Jack Nicholson stars as Jake Gittes, a private investigator in 1937 Los Angeles. Like Spade and Marlowe, Gittes isn’t picky with clients he takes but the weight of the job and the secrets he’s uncovered appear to be more a burden for him than they did for Bogart. The film’s complicated story begins with what appears to be a simple mystery. After dismissing one client, a tired Gittes reenters his office to find a stoic woman sitting across the room. She calls on his services because she believes her husband is seeing another woman. Gittes hears the complaint, sighs then sarcastically responds “No…Really?” By this point he must have seen dozens of these cases and is not eager to jump into another. Gittes quickly disregards her worries: “Mrs. Mulwray do your love your husband? Then go home and forget everything. I’m sure that he loves you too. Do you know the expresion ‘let sleeping dogs lie’? You’re…better off not knowing” But soon he finds the adulterer in question is Hollis Mulwray, an influential Los Angeles city planner. Realizing the money to be made, Gittes signs on and is plunged into a complicated mystery involving nearly a dozen instigators.

Chinatown establishes its film noir chops early and often. Stereotyped film noir elements are found throughout; smoking with exceptionaly long cigarette stems, venetian blinds (Gittes mentions Venetian blinds in the first spoken line), characteristic fashion (namely overly-fancy hats), stereotyped camera angles and the use mirrors and reflections including an interesting reflection off a camera lens showing us Gittes and his point of view simultaneously. Jack Nicholson plays a sadder, more defeated version of Sam Spade. Faye Dunaway, gives an incredible performance as his femme fatale, bringing to life the desperate Evelyn Mulwray. John Huston, legendary director of noir classics like The Maltese Falcon and Key Largo is cast as one of the central characters and gives one of the film’s most memorable performances.

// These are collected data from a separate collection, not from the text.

From an optimization exercise on the open Yosys and OpenROAD flow, aimed at small area and few clock cycles; shortcuts taken in it are not production practice.
In this exercise RTL edits were held to simulation tests only and were not proved equivalent to the original.

Setup of JK:
==> flow/design.v <==
module ks_shim_ecc (
    input  wire         clk,
    input  wire         rst_n,
    input  wire         req_valid,
    output wire         req_ready,
    input  wire         req_op,
    input  wire [15:0]  req_word,
    input  wire [127:0] req_data,
    input  wire [79:0]  req_chk,
    output reg          resp_valid,
    output reg  [127:0] resp_data,
    output reg  [15:0]  resp_ce,
    output reg  [15:0]  resp_ue,
    output wire         prom_valid,
    output wire [15:0]  prom_word,
    input  wire [127:0] enc_data,
    output wire [79:0]  enc_chk
);
    genvar g;
    integer i;
    generate
        for (g = 0; g < 16; g = g + 1) begin : g_enc
            wire [7:0] d = enc_data[8*g +: 8];
            wire a = d[0] ^ d[3] ^ d[6];
            wire b = d[1] ^ d[2];
            wire c = d[4] ^ d[5];
            assign enc_chk[5*g+0] = a ^ d[1] ^ d[4];
            assign enc_chk[5*g+1] = a ^ d[2] ^ d[5];
            assign enc_chk[5*g+2] = b ^ d[3] ^ d[7];
            assign enc_chk[5*g+3] = c ^ d[6] ^ d[7];
            assign enc_chk[5*g+4] = b ^ c ^ d[0] ^ d[7];
        end
    endgenerate
    wire [127:0] dec_q;
    wire [15:0]  dec_ce;
    wire [15:0]  dec_ue;
    wire [63:0]  dec_s;
    generate
        for (g = 0; g < 16; g = g + 1) begin : g_dec
            wire [7:0] d = req_data[8*g +: 8];
            wire [4:0] k = req_chk[5*g +: 5];
            wire a  = d[0] ^ d[3] ^ d[6];
            wire b  = d[1] ^ d[2];
            wire c  = d[4] ^ d[5];
            wire s0 = (a ^ d[1]) ^ (d[4] ^ k[0]);
            wire s1 = (a ^ d[2]) ^ (d[5] ^ k[1]);
            wire s2 = (b ^ d[3]) ^ (d[7] ^ k[2]);
            wire s3 = (c ^ d[6]) ^ (d[7] ^ k[3]);
            wire [3:0] s = {s3, s2, s1, s0};
            wire       e = (s2 ^ s3) ^ ((d[0] ^ d[7]) ^ (k[0] ^ k[1]) ^ k[4]);
            wire       big = s3 & s2 & (s1 | s0);    
            wire       ce = e & ~big;
            wire       ue = e ? big : (s != 4'd0);
            wire [3:0] lo = {s1 & s0, s1 & ~s0, ~s1 & s0, ~s1 & ~s0};
            wire [3:0] hi = {s3 & s2, s3 & ~s2, ~s3 & s2, ~s3 & ~s2};
            wire [7:0] flip = {hi[3] & lo[0], hi[2] & lo[3], hi[2] & lo[2], hi[2] & lo[1],
                               hi[1] & lo[3], hi[1] & lo[2], hi[1] & lo[1], hi[0] & lo[3]};
            assign dec_q[8*g +: 8] = ~((d ~^ flip) | {8{ue}});
            assign dec_ce[g] = ce;
            assign dec_ue[g] = ue;
            assign dec_s[4*g +: 4] = s;
        end
    endgenerate
    reg         sv;
    reg  [15:0] s_word;
    reg  [3:0]  s_byte;
    reg  [3:0]  s_syn;
    reg  [4:0]  p_cnt;
    reg         p_acc;
    reg  [15:0] p_word;
    reg  [3:0]  ptr;
    wire        is_read = req_valid && !req_op;
    wire        blocked = p_acc && (p_cnt[4:1] != 4'd0);
    reg  [15:0] rem;
    reg  [3:0]  first_idx, last_idx;
    reg         have_first;
    always @* begin
        for (i = 0; i < 16; i = i + 1)
            rem[i] = dec_ce[i] && (i >= ptr) && is_read;
        first_idx = 4'd0;
        last_idx  = 4'd0;
        for (i = 15; i >= 0; i = i - 1)
            if (rem[i]) first_idx = i[3:0];
        for (i = 0; i < 16; i = i + 1)
            if (rem[i]) last_idx = i[3:0];
        have_first = (rem != 16'd0);
    end
    function [1:0] sat_add;
        input [1:0] a, b;
        begin
            sat_add[1] = a[1] | b[1] | (a[0] & b[0]);
            sat_add[0] = (a[1] & (b[1] | b[0])) | (b[1] & a[0]) | (a[0] ^ b[0]);
        end
    endfunction
    wire [15:0] c1 = rem;
    wire [15:0] c2;
    wire [7:0]  c4;
    wire [3:0]  c8;
    wire [1:0]  rem_cnt;
    generate
        for (g = 0; g < 8; g = g + 1) begin : g_c2
            assign c2[2*g +: 2] = {c1[2*g] & c1[2*g+1], c1[2*g] ^ c1[2*g+1]};
        end
        for (g = 0; g < 4; g = g + 1) begin : g_c4
            assign c4[2*g +: 2] = sat_add(c2[4*g +: 2], c2[4*g+2 +: 2]);
        end
        for (g = 0; g < 2; g = g + 1) begin : g_c8
            assign c8[2*g +: 2] = sat_add(c4[4*g +: 2], c4[4*g+2 +: 2]);
        end
    endgenerate
    assign rem_cnt = sat_add(c8[1:0], c8[3:2]);
    wire rem_none = (rem_cnt == 2'd0);
    wire rem_one  = (rem_cnt == 2'd1);
    wire rem_two  = (rem_cnt == 2'd2);
    wire avail = !sv && !blocked;
    assign req_ready = rem_none || (rem_one && !blocked) || (rem_two && avail);
    wire accept      = req_valid && req_ready;
    wire accept_read = accept && !req_op;
    wire do_wipe     = accept && req_op;
    wire in_ev    = avail && have_first;
    wire ev_valid = sv || in_ev;
    wire [15:0] ev_word = sv ? s_word : req_word;
    wire [3:0]  ev_byte = sv ? s_byte : first_idx;
    wire [3:0]  ev_syn  = sv ? s_syn  : dec_s[4*first_idx +: 4];
    wire store_ld = accept_read && ((avail && rem_two) || (sv && rem_one));
    reg          v   [0:15];
    reg          two [0:15];
    reg  [23:0]  key [0:15];
    wire [23:0] ev_key = {ev_word, ev_byte, ev_syn};
    reg  [15:0] hit_v;
    reg         hit, hit_two;
    reg         full;
    reg  [15:0] x;
    reg  [15:0] sx;      
    always @* begin
        full = 1'b1;
        for (i = 0; i < 16; i = i + 1) begin
            hit_v[i] = v[i] && (key[i] == ev_key);
            if (!v[i]) full = 1'b0;
        end
        hit = (hit_v != 16'd0);
        hit_two = 1'b0;
        for (i = 0; i < 16; i = i + 1) begin
            if (hit_v[i] && two[i]) hit_two = 1'b1;
            x[i] = !v[i] || (full && !two[i]);
        end
        sx[15] = x[15];
        for (i = 14; i >= 0; i = i - 1)
            sx[i] = sx[i+1] || x[i];
    end
    wire promote = ev_valid && hit && hit_two;
    wire bump    = ev_valid && hit && !hit_two;
    wire insert  = ev_valid && !hit;
    wire no_x    = !sx[0];
    always @(posedge clk) begin
        for (i = 0; i < 16; i = i + 1) begin
            if (insert && (sx[i] || no_x)) begin
                if (i == 0) begin
                    v[i]   <= 1'b1;
                    two[i] <= 1'b0;
                    key[i] <= ev_key;
                end else begin
                    v[i]   <= v[i-1];
                    two[i] <= two[i-1];
                    key[i] <= key[i-1];
                end
            end else begin
                if (promote && hit_v[i]) v[i] <= 1'b0;
                if (bump && hit_v[i])    two[i] <= 1'b1;
            end
            if (!rst_n || do_wipe)
                v[i] <= 1'b0;
        end
    end
    always @(posedge clk) begin
        resp_data <= dec_q;
        resp_ce   <= dec_ce;
        resp_ue   <= dec_ue;
        if (!rst_n) begin
            resp_valid <= 1'b0;
            sv         <= 1'b0;
            ptr        <= 4'd0;
            p_cnt      <= 5'd0;
            p_acc      <= 1'b0;
        end else begin
            resp_valid <= accept_read;
            sv         <= store_ld;
            if (accept || !req_valid)
                ptr <= 4'd0;
            else if (in_ev)
                ptr <= first_idx + 4'd1;
            p_cnt <= p_cnt - {4'd0, prom_valid} + {4'd0, promote};
            p_acc <= !(in_ev && !accept);
        end
        if (store_ld) begin
            s_word <= req_word;
            s_byte <= last_idx;
            s_syn  <= dec_s[4*last_idx +: 4];
        end
        if (promote)
            p_word <= ev_word;
    end
    assign prom_valid = p_acc && (p_cnt != 5'd0);
    assign prom_word  = p_word;
endmodule
==> flow/config.mk <==
export PLATFORM = sky130hd
export DESIGN_NAME = ks_shim_ecc
export DESIGN_NICKNAME = ks_shim_ecc
export VERILOG_FILES = /design/flow/design.v
export SDC_FILE = /design/flow/constraint.sdc
export NUM_CORES = 4
export LEC_CHECK = 0
export CAP_MARGIN = 0
export CORE_MARGIN = 2
export CORE_UTILIZATION = 60
export CTS_BUF_LIST = sky130_fd_sc_hd__clkbuf_8
export CTS_CLUSTER_DIAMETER = 60
export CTS_CLUSTER_SIZE = 15
export SLEW_MARGIN = 0
==> flow/constraint.sdc <==
create_clock -name core_clock -period 10.0 [get_ports {clk}]
set_input_delay 2.0000 -clock core_clock [delete_from_list [all_inputs] [get_ports {clk}]]
set_output_delay 2.0000 -clock core_clock [all_outputs]
set_load 0.01 [all_outputs]
standard.sh (not shown) runs the stock make flow with config.mk's settings and CLKGATE_MAP_FILE= SYNTH_SCRIPT=/design/flow/synth_recipe.tcl, a recipe that flattens the netlist after the stock synthesis.
==> flow/flow/run.sh <==
#!/bin/bash
# Standard ORFS layout, except that synthesis maps with an area-oriented ABC
# script (flow/abc_area.script, selected through ABC_AREA=1) instead of the
# delay-oriented default, and without the half/full-adder extraction pass.
# Everything else is the standard.sh.
set -euo pipefail
rm -rf scripts_mod
cp -r "$FLOW_HOME/scripts" scripts_mod
cp flow/abc_area.script scripts_mod/abc_area.script
bash standard.sh SCRIPTS_DIR="$PWD/scripts_mod" ABC_AREA=1 ADDER_MAP_FILE= finish > flow.log 2>&1
==> flow/flow/abc_area.script <==
strash
&get -n
&st
&syn2
&dch -f
&nf -R 1000 -p
&st
&dch -f
&nf -R 1000 -p
&put
mfs3 -a
topo
Every stage of the flow completed for JK, and the final layout passed the timing, DRC and antenna checks.
Testbench counts of JK, summed over its fixed seeds: cycles 24,630.
Edits applied to the flow inputs when going from JK to MS:
Settings: CAP_MARGIN: 0 -> 20; CORE_UTILIZATION: 60 -> 55; SLEW_MARGIN: 0 -> 20.
==> flow/flow/abc_area.script <==
strash
&get -n
&st
&syn2
&dch -f
&nf -R 1000 -p
&st
&dch -f
&nf -R 1000 -p
&put
topo
==> run summary <==
- Going from JK to MS, the non-clock buffer count was found to have gone down by 2.0%.
- Of MS and JK, JK shows the lower post-placement cell count, with MS above it.
- Final standard cell area without fillers on MS is behind JK.
- | clock-cell share of area | lower: JK |
- MS vs JK, detailed-route via count went down by about 6%.
- MS: global routing usage on met1 10 points below JK
- MS has shortest period the worst path allows below what JK had.
- In terms of CTS sink count, MS and JK differ only marginally.
- Between JK and MS, maximum frequency increased.
- JK has higher fraction of met2 tracks used by global routing than MS.
- When MS is measured against JK, its basic-gate share of the synthesized area counting and, or, nand and nor cells turns out 0.43 points higher.

[separate check: timing with driven ports]
Ports are ideal in the flow. The routed layouts listed here were re-timed in OpenROAD. Step 1, drivers: a clkbuf_16 drives clk and a buf_2 each remaining input, both assumed. Step 2 times the ports against the registers' clock, not the clock port: input delays grow and output delays shrink by t, the midpoint of the rising clock arrivals with the driver on. a / b / c = no drivers / after step 1 / after step 2; a / b = the first two.
run | t (ns) | setup slack, ns | worst setup path after step 2
JK | 0.758 | 0.396 / 0.396 / -0.362 | input to register
MS | 0.758 | 0.678 / 0.713 / -0.045 | input to register
With both steps, setup timing fails in JK and MS, where it was met with ideal ports. For JK, which loses most, drivers alone change the setup slack by 0.000 ns; drivers and shift together by -0.758 ns.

The mystery at the center of Chinatown turns out to be far more complicated than that in The Maltese Falcon or The Third Man and with more sinister dealings at the core. Debuting in 1974 likely factors into the plot. By then audience members would expect a more mysterious mystery and would tolerate more sex and violence along the way. From the very beginning sex is front and center as the opening frames show close-ups of photographs taken of a sex scene. Gittes famously has his nose cut during the film, leaving Jack Nicholson’s bandaged face on most stills. Between those opening frames, a sliced nose, rape and incest, much of the content here wouldn’t have passed censors twenty years earlier.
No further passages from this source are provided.